* Problem statement: Scan the records for lines with the word "single", and copy every such line.

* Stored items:
==> src/rtl/monobit_pkg.sv <==
// Shared types and constants for the monobit stream generator.
// The two helpers are the LFSR step and the per-mode bit select.
package monobit_pkg;

  typedef enum logic [1:0] {
    IDLE = 2'd0,
    RUN  = 2'd1,
    DONE = 2'd2
  } state_e;

  localparam logic [1:0] MODE_LFSR = 2'b00;
  localparam logic [1:0] MODE_ONES = 2'b01;
  localparam logic [1:0] MODE_PAT  = 2'b10;
  localparam logic [1:0] MODE_ALT  = 2'b11;

  localparam logic [15:0] LFSR_TAPS    = 16'hB400;
  localparam logic [15:0] DEFAULT_SEED = 16'hACE1;

  // Galois right-shift step: the bit shifted out selects the tap mask.
  function automatic logic [15:0] lfsr_step(input logic [15:0] s);
    return (s >> 1) ^ (s[0] ? LFSR_TAPS : 16'h0000);
  endfunction

  // Only the low three index bits matter: pattern bits repeat every 8,
  // and the alternating source is index bit 0.
  function automatic logic src_bit(input logic [1:0] mode,
                                   input logic [7:0] pat,
                                   input logic [2:0] idx,
                                   input logic       lfsr_bit);
    case (mode)
      MODE_ONES: return 1'b1;
      MODE_PAT:  return pat[idx];
      MODE_ALT:  return idx[0];
      default:   return lfsr_bit;
    endcase
  endfunction

endpackage

==> src/rtl/monobit_lfsr16.sv <==
// 16-bit Galois LFSR bit source with a seed load and an advance enable.
// It presents the current output bit and the bit the next step would give.
module monobit_lfsr16
  import monobit_pkg::*;
#(
  parameter logic [15:0] SEED = DEFAULT_SEED
) (
  input  logic        clk,
  input  logic        rst_n,
  input  logic        ena_i,
  input  logic        load_i,
  input  logic [15:0] seed_i,
  input  logic        advance_i,
  output logic        bit_o,
  output logic        next_bit_o
);

  logic [15:0] lfsr_q;
  logic [15:0] lfsr_next;

  assign lfsr_next  = lfsr_step(lfsr_q);
  assign bit_o      = lfsr_q[0];
  assign next_bit_o = lfsr_next[0];

  // NOTE: sequential state uses non-blocking assignments so every register
  // samples its inputs from before the edge, regardless of statement order.
  always_ff @(posedge clk) begin
    if (!rst_n) begin
      lfsr_q <= SEED;
    end else if (ena_i) begin
      if (load_i) begin
        lfsr_q <= seed_i;
      end else if (advance_i) begin
        lfsr_q <= lfsr_next;
      end
    end
  end

endmodule

==> src/rtl/monobit_stream_gen.sv <==
// Block-oriented test-bit source over a valid/ready serial handshake.
// It holds the FSM, the bit index, the source mux and registered outputs.
module monobit_stream_gen
  import monobit_pkg::*;
#(
  parameter int unsigned BLOCK_LEN = 128,
  parameter logic [15:0] SEED      = DEFAULT_SEED
) (
  input  logic       clk,
  input  logic       rst_n,
  input  logic       ena,
  input  logic [1:0] mode,
  input  logic [7:0] pattern,
  input  logic       seed_load,
  input  logic       start,
  input  logic       stop,
  output logic       bit_out,
  output logic       bit_valid,
  input  logic       bit_ready,
  output logic       bit_last,
  output logic       busy,
  output logic [7:0] block_count
);

  localparam logic [15:0] LAST_IDX = 16'(BLOCK_LEN - 1);

  state_e      state_q, state_d;
  logic [15:0] idx_q, idx_d;
  logic [15:0] idx_inc;
  logic [1:0]  mode_q, mode_d;
  logic [7:0]  pat_q, pat_d;
  logic        bit_q, bit_d;
  logic        valid_q, valid_d;
  logic        last_q, last_d;
  logic        busy_q, busy_d;
  logic [7:0]  count_q, count_d;

  logic xfer;
  logic lfsr_load;
  logic lfsr_adv;
  logic lfsr_bit;
  logic lfsr_next_bit;

  assign xfer      = (state_q == RUN) && valid_q && bit_ready;
  assign lfsr_load = (state_q == IDLE) && seed_load;
  // A transfer coinciding with stop is dropped, so the LFSR must not move.
  assign lfsr_adv  = xfer && !stop && (mode_q == MODE_LFSR);
  assign idx_inc   = idx_q + 16'd1;

  monobit_lfsr16 #(.SEED(SEED)) u_lfsr (
    .clk        (clk),
    .rst_n      (rst_n),
    .ena_i      (ena),
    .load_i     (lfsr_load),
    .seed_i     ({pattern, ~pattern}),
    .advance_i  (lfsr_adv),
    .bit_o      (lfsr_bit),
    .next_bit_o (lfsr_next_bit)
  );

  // NOTE: every next-state signal takes its current value first, so no
  // path through the case leaves one unassigned and no latch is inferred.
  always_comb begin
    state_d = state_q;
    idx_d   = idx_q;
    mode_d  = mode_q;
    pat_d   = pat_q;
    bit_d   = bit_q;
    valid_d = valid_q;
    last_d  = last_q;
    busy_d  = busy_q;
    count_d = count_q;
    case (state_q)
      IDLE: begin
        if (start && !seed_load && !stop) begin
          state_d = RUN;
          mode_d  = mode;
          pat_d   = pattern;
          idx_d   = '0;
          bit_d   = src_bit(mode, pattern, 3'd0, lfsr_bit);
          valid_d = 1'b1;
          last_d  = 1'b0;
          busy_d  = 1'b1;
        end
      end
      RUN: begin
        if (stop) begin
          state_d = IDLE;
          valid_d = 1'b0;
          last_d  = 1'b0;
          busy_d  = 1'b0;
        end else if (xfer) begin
          if (idx_q == LAST_IDX) begin
            state_d = DONE;
            valid_d = 1'b0;
            last_d  = 1'b0;
          end else begin
            idx_d  = idx_inc;
            bit_d  = src_bit(mode_q, pat_q, idx_inc[2:0], lfsr_next_bit);
            last_d = (idx_inc == LAST_IDX);
          end
        end
      end
      DONE: begin
        state_d = IDLE;
        busy_d  = 1'b0;
        if (!stop) begin
          count_d = count_q + 8'd1;
        end
      end
      default: begin
        state_d = IDLE;
        valid_d = 1'b0;
        last_d  = 1'b0;
        busy_d  = 1'b0;
      end
    endcase
  end

  always_ff @(posedge clk) begin
    if (!rst_n) begin
      state_q <= IDLE;
      idx_q   <= '0;
      mode_q  <= MODE_LFSR;
      pat_q   <= '0;
      bit_q   <= 1'b0;
      valid_q <= 1'b0;
      last_q  <= 1'b0;
      busy_q  <= 1'b0;
      count_q <= '0;
    end else if (ena) begin
      state_q <= state_d;
      idx_q   <= idx_d;
      mode_q  <= mode_d;
      pat_q   <= pat_d;
      bit_q   <= bit_d;
      valid_q <= valid_d;
      last_q  <= last_d;
      busy_q  <= busy_d;
      count_q <= count_d;
    end
  end

  assign bit_out     = bit_q;
  assign bit_valid   = valid_q;
  assign bit_last    = last_q;
  assign busy        = busy_q;
  assign block_count = count_q;

endmodule

==> config.mk <==
export PLATFORM = sky130hd
export DESIGN_NAME = monobit_stream_gen
export DESIGN_NICKNAME = d
export VERILOG_FILES = /design/src/rtl/monobit_pkg.sv /design/src/rtl/monobit_lfsr16.sv /design/src/rtl/monobit_stream_gen.sv
export SDC_FILE = /design/constraint.sdc
export NUM_CORES = 1
export LEC_CHECK = 0
export CORE_UTILIZATION = 35
export DETAILED_ROUTE_END_ITERATION = 8
export DONT_BUFFER_PORTS = 1
export SETUP_SLACK_MARGIN = 0.5
export SYNTH_ARGS = -nofsm -noshare
export SYNTH_HDL_FRONTEND = slang
export SYNTH_SLANG_ARGS = --single-unit
==> constraint.sdc <==
create_clock -name clk -period 2.8 [get_ports clk]
set_input_delay 0.84 -clock clk [delete_from_list [all_inputs] [get_ports clk]]
set_output_delay 0.84 -clock clk [all_outputs]
set_load 0.005 [all_outputs]
==> summary.md, run 1 <==
• detailed-routing iteration count for the pre-antenna-repair pass: 4
• largest net degree at the start of global routing: 35
• required time of the critical path: 3010 ps
• outcome: completed
• sequential cell area fraction in the yosys report: 0.381
• count of flip-flops with a built-in enable after synthesis: 0
• Clock Skew: 5.86 ps
• top cell type by total area after synthesis: dfxtp_1
• area growth from synthesis to layout: 6.56%
• starting utilization of the core area: 0.360
• total net switching power: 369 uW
• class of the most critical setup path: input pin to register
• clock-pin slew of the registers on the worst-case setup and hold paths: 100 ps
• average cell area after synthesis: 8.21 sq um
• number of buffers inserted by post-CTS setup repair: 0
• register area: 1120 sq um
• crit share post-route: 0.778
• final cell count without fillers: 454
• sequential cell fraction of total power: 0.594
• Synthesis Warnings: 0
• Final TNS setup: 0 ps
• via count: 2568
• footprint of the multi-input gates: 1690 sq um
• width of the die: 93.6 um
• clock tree from TritonCTS: built
• count of final hold-check violations: 0
• standard-cell row count: 33
• Unique masters post-synth: 59
• FMAX: 459 MHz
• most instantiated library cell after synthesis: dfxtp_1
• number of DRC violations after detailed-routing iteration 0: 137
• number of H-tree branching levels: 2
• maximum count of clock buffers along a single path: 2
• final net count: 368
• Sinks on Clock Net: 56
• cell at the root of the clock tree: clkbuf_8
• switching part of the total: 0.262
• first-pass GRT wire length: 12100 um
• Hold Crit Class: register to register
• area inside the core boundary: 8180 sq um
• grt total ovfl: 0
• post-detailed-route count of antenna-violating nets: 0
• unrepaired setup endpoints after global routing: true
• via count of the first global-routing pass: 2477
• Yosys top cell area share: 0.381
• initial antenna violation count: 0
• Area contributors post-synth: dfxtp_1 (38%), nand2_1 (7.0%), nor2_1 (4.6%), a21oi_1 (4.1%), a311oi_1 (3.6%)
• top-level port count: 29
• critical path's slowest cell: nor3b_1
• Comb power frac: 0.076
• type of element capturing the critical path: register
• hold buffers post-CTS: 0
• slew at the pin closest to its max-slew limit: 670 ps
• delay contributed by the slowest stage of the critical path: 430 ps
• global placer's final weighted congestion: 0.822
• most common library cells after synthesis: dfxtp_1 (56), nand2_1 (55), nor2_1 (36), a21oi_1 (24), nand3_1 (16)
• ordered list of cells on the worst path: nor3b_1 -> o31ai_4 -> a211o_1 -> a221o_1 -> and3_1
• worst r2r path cells: 6
• post-synthesis cell count: 358
• clock buffer count from CTS: 5
• top_reg_cell synth: dfxtp_1
• DP Wirelength: 5310 um
• y dimension of the die: 93.6 um
• slew margin rel.: 0.553
• mapped cell area: 2940 sq um
• average routed wire per standard cell: 16.4 um
• number of register bits inferred by synthesis: 56
• post-placement setup slack: 246 ps
• Layout Utilization: 0.383
• sort of element at the start of the critical path: input pin
• Skew-Pair Late Insertion Delay: 310 ps
• Cell Int Power: 1040 uW
• time the final worst path needs with I/O delays and setup: 2180 ps
• Net Count, Synth: 378
• Port Buffer Count: 0
• highest fanout seen on the critical path: 10
• part of the power in the clock network: 0.330
• crit path DAT: 2390 ps
• antenna diode count: 0
• P per Cell Area: 450 nW/um^2
• number of cells on the worst hold path: 2
• final count of negative-setup-slack endpoints: 0
• ratio of cells with drive above 1 in the final layout: 0.117
• IR drop worst, VDD: 290 uV
• final number of max-transition violations: 0
• floorplan die area: 8770 sq um
• global-route usage over all layers: 0.176
• post-route DRC violation count: 0
• detailed-route vias per instance: 5.66
• static leakage: 0.000991 uW
• number of inserted filler cells in the final layout: 880
• setup slack after layout: 620 ps
• total power draw: 1410 uW
• WL final: 7460 um
• number of cells after detailed placement: 446
• async set or reset register ratio after synthesis: 0
• max capacitance violation total: 0
[power by group through the flow]
| stage | Clock (uW) | Sequential, uW | Combinational (uW) |
|---|---|---|---|
| floorplan | 0 | 849 | 89.1 |
| global placement | 0 | 855 | 105 |
| detailed placement | 0 | 855 | 107 |
| CTS | 475 | 837 | 107 |
| global route | 513 | 840 | 121 |
| finish | 465 | 837 | 107 |
[layout by cell type (no fill, tap or decap), types with 3 or more instances in the layout]
| cell | count |
|---|---|
| nand3_1 | 16 |
| a31oi_1 | 5 |
| or3_1 | 4 |
| and3_1 | 6 |
| dfxtp_1 | 55 |
| and2_1 | 3 |
| nor2_1 | 36 |
| inv_1 | 4 |
| xor2_1 | 8 |
| o211ai_1 | 3 |
| nand4_1 | 9 |
| a311oi_1 | 12 |
| o311ai_0 | 4 |
| a21oi_1 | 24 |
| a211o_1 | 3 |
| nand2_1 | 55 |
| clkbuf_8 | 5 |
| mux2i_1 | 3 |
| nor3_1 | 10 |
| o21ai_0 | 10 |
| a211oi_1 | 7 |
| nor3b_1 | 3 |
| buf_4 | 10 |
| xnor2_1 | 6 |
[timing repair]
action / CTS / global route
gates cloned: 0 / 0
setup endpoints to repair: 1 / 12
resized for setup: 1 / 4
[registers in the layout, indices dropped and copies added (netlist names)]
| register | cells |
|---|---|
| idx_q | 16 |
| u_lfsr.lfsr_q | 16 |
| block_count | 8 |
| pat_q | 8 |
| mode_q | 2 |
| state_q | 2 |
| bit_last | 1 |
| bit_out | 1 |
| bit_valid | 1 |
| busy | 1 |
[area by class of cell]
| class | count | share of cell area |
|---|---|---|
| sequential | 56 | 0.358 |
| clock buffer | 5 | 0.0220 |
| tap | 105 | 0.0419 |
| inverter | 5 | 0.00599 |
| clock inverter | 3 | 0.00719 |
| timing repair buffer | 10 | 0.0240 |
| multi-input combinational | 270 | 0.541 |
[cell families after synthesis]
family / after synthesis / share of synthesized area
and+or+nand+nor: 160 / 0.269
muxes: 5 / 0.0255
DFF: 56 / 0.381
xor gates and xnor gates: 14 / 0.0417
buffers and inverters: 32 / 0.0507
adders and majority gates: 3 / 0.0128
AOI/OAI and AO/OA: 88 / 0.219
[metal layers]
metal | global-route usage | vias up | routed length [um]
met4 | 0.0487 | 0 | 80
met2 | 0.289 | 45 | 3560
met1 | 0.226 | 1229 | 3380
met3 | 0.0480 | 7 | 446
li1 | - | 1287 | -
met5 | 0 | - | 0
[critical path: cells and delay by family]
| kind | cells | cell delay (ps) |
|---|---|---|
| and+or+nand+nor | 2 | 610 |
| AOI/OAI and AO/OA | 3 | 940 |
[metrics by stage]
step	instance area [sq um]	hold WS, ps
2_1_floorplan	2940	432
3_3_place_gp	3020	442
3_5_place_dp	3020	447
4_1_cts	3110	463
5_1_grt	3130	485
6_report	3130	461
[worst paths after layout]
check                           startpoint   endpoint  slack (ps)
worst max-delay path                  stop  idx_q[11]         620
worst min-delay path              pat_q[1]   pat_q[1]         460
worst max register to register    idx_q[0]   bit_last         660
worst min register to register    pat_q[1]   pat_q[1]         460
No activity file was read; power rests on OpenSTA's default activity.
==> inputs of run 2 (changes only) <==
Clock period 2.8 ns to 1.9 ns, I/O delays scaled along.
==> summary.md, run 2 (same netlist as run 1, synthesis figures left out) <==
• top library cells by usage in the layout, fill and taps aside: nand2_1 (55), buf_4 (52), dfxtp_1 (49)
• clock-pin slew of the registers on the worst-case setup and hold paths: 110 ps, about the same
• number of DRC violations after detailed-routing iteration 0: 158, +15%
• sequential cell fraction of total power: 0.576, -0.018
• via count of the first global-routing pass: 2760, +11%
• unrepaired setup endpoints after global routing: true
• Fin Hold WS: 322 ps, -139 ps
• FMAX: 550 MHz
• top-level port count: 29, unchanged
• final number of max-transition violations: 0, unchanged
• detailed-route vias per instance: 5.60, -0.98%
• time the final worst path needs with I/O delays and setup: 1820 ps
• global-route usage over all layers: 0.192, +0.0163
• count of final hold-check violations: 0, unchanged
• CP delay by family, top: compound AO/OA/AOI/OAI gates
• max capacitance violation total: 0, unchanged
• average routed wire per standard cell: 16.1 um, -2.3%
• highest fanout seen on the critical path: 5, -5
• critical path's slowest cell: or3_4
• part of the power in the clock network: 0.325, -0.005
• Layout Utilization: 0.467, +0.0839
• WL final: 8130 um, +8.9%
• outcome: completed
• clock tree from TritonCTS: built
• slew margin rel.: 0.774, +0.221
• CP Buf/Inv Count: 0, unchanged
• IR drop worst, VDD: 355 uV, +23%
• starting utilization of the core area: 0.360, unchanged
• first-pass GRT wire length: 13300 um, +10%
• crit share post-route: 0.957
• Comb power frac: 0.100, +0.024
• Hold Crit Class: input pin to register
• clock buffer count from CTS: 5, unchanged
• cell at the root of the clock tree: clkbuf_8
• post-route DRC violation count: 0, unchanged
• most common cell after layout, fill and taps aside: nand2_1
• ratio of cells with drive above 1 in the final layout: 0.314, +0.197
• Reg-to-Reg Start: idx_q[1]
• largest net degree at the start of global routing: 32, -8.6%
• global placer's final weighted congestion: 0.842, +2.5%
• class of the most critical setup path: register to register
• sort of element at the start of the critical path: register
• Min-Delay Startpoint: rst_n
• width of the die: 93.6 um, unchanged
• total net switching power: 572 uW, +55%
• total power draw: 2140 uW, +52%
• antenna diode count: 0, unchanged
• crit path DAT: 2060 ps, -330 ps
• ordered list of cells on the worst path: ha_4 -> nand3_4 -> or3_4 -> a2111oi_4 -> o2111ai_2 -> o31ai_1
• number of H-tree branching levels: 2, unchanged
• area growth from synthesis to layout: 29.9%
• grt total ovfl: 0, unchanged
• floorplan die area: 8770 sq um, unchanged
• Final TNS setup: 0 ps, unchanged
• standard-cell row count: 33, unchanged
• Port Buffer Count: 0, unchanged
• DP Wirelength: 5720 um, +7.8%
• final net count: 420, +14%
• Clock Skew: 3.43 ps, -2.43 ps
• slew at the pin closest to its max-slew limit: 336 ps, -334 ps
• required time of the critical path: 2140 ps, -870 ps
• type of element capturing the critical path: register
• Sinks on Clock Net: 56, unchanged
• detailed-routing iteration count for the pre-antenna-repair pass: 4, unchanged
• post-detailed-route count of antenna-violating nets: 0, unchanged
• final count of negative-setup-slack endpoints: 0, unchanged
• initial antenna violation count: 0, unchanged
• y dimension of the die: 93.6 um, unchanged
• Skew-Pair Late Insertion Delay: 320 ps, about the same
• delay contributed by the slowest stage of the critical path: 400 ps, -30 ps
• crit path from: idx_q[1]
• switching part of the total: 0.267, +0.00565
• registers with the most flip-flops: idx_q (16), u_lfsr.lfsr_q (16)
• via count: 2834, +10%
• P per Cell Area: 561 nW/um^2, +25%
• setup slack of the worst register-to-register path: 80 ps, -580 ps
• area inside the core boundary: 8180 sq um, unchanged
• maximum count of clock buffers along a single path: 2, unchanged
• static leakage: 0.00132 uW, +33%
• Cell Int Power: 1570 uW, +51%
## run 2: layer usage
metal  vias to the layer above  share of wire  global-route usage  routed length [um]
met1                      1383           0.46               0.252                3760
met3                         9          0.046              0.0431                 373
met2                        51           0.48               0.317                3920
met5                         -              0                   0                   0
met4                         0         0.0091              0.0513                  74
li1                       1391              -                   -                   -
## run 2: worst paths after layout
path / to / cells after the start
worst max-delay path: bit_last / 6
worst min-delay path: u_lfsr.lfsr_q[0] / 1
worst min register to register: pat_q[0] / 2
worst max register to register: bit_last / 6
## run 2: final cells by class
type | count | area [sq um]
clock inverter | 3 | 22.5
sequential | 56 | 1130
inverter | 5 | 18.8
timing repair buffer | 62 | 517
fill | 807 | 4360
multi-input combinational | 270 | 1920
clock buffer | 5 | 68.8
tap | 105 | 131
## run 2: power by group through the flow
stage | sequential (uW) | clock (uW) | combinational, uW
6_report | 1230 | 695 | 213
5_1_grt | 1240 | 754 | 235
4_1_cts | 1230 | 716 | 206
3_5_place_dp | 1260 | 0 | 181
3_3_place_gp | 1260 | 0 | 177
2_1_floorplan | 1250 | 0 | 135
## run 2: worst reg2reg max path, cell delays in order, from the launching register on
cell and delay [ps]:
dfxtp_4 390, ha_4 150, nand3_4 110, or3_4 400, a2111oi_4 300, o2111ai_2 180
o31ai_1 200
## run 2: through the flow
stage | std cells | area, sq um | setup WS [ps]
after global placement | 485 | 3390 | 48.5
after detailed placement | 485 | 3390 | -87.3
after CTS | 504 | 3740 | 88.7
after floorplan | 358 | 3010 | 1.27
after global routing | 506 | 3820 | 16.5
final | 506 | 3820 | 82.5
## run 2: what timing repair did
action	CTS	global route
hold endpoints to repair	0	0
gates resized for setup	39	17
gates cloned	1	0
pin swaps	21	11
buffers inserted	10	2
hold buffers	0	0
endpoints found under the setup margin	56	53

* Written response:
export SYNTH_SLANG_ARGS = --single-unit
• maximum count of clock buffers along a single path: 2
• maximum count of clock buffers along a single path: 2, unchanged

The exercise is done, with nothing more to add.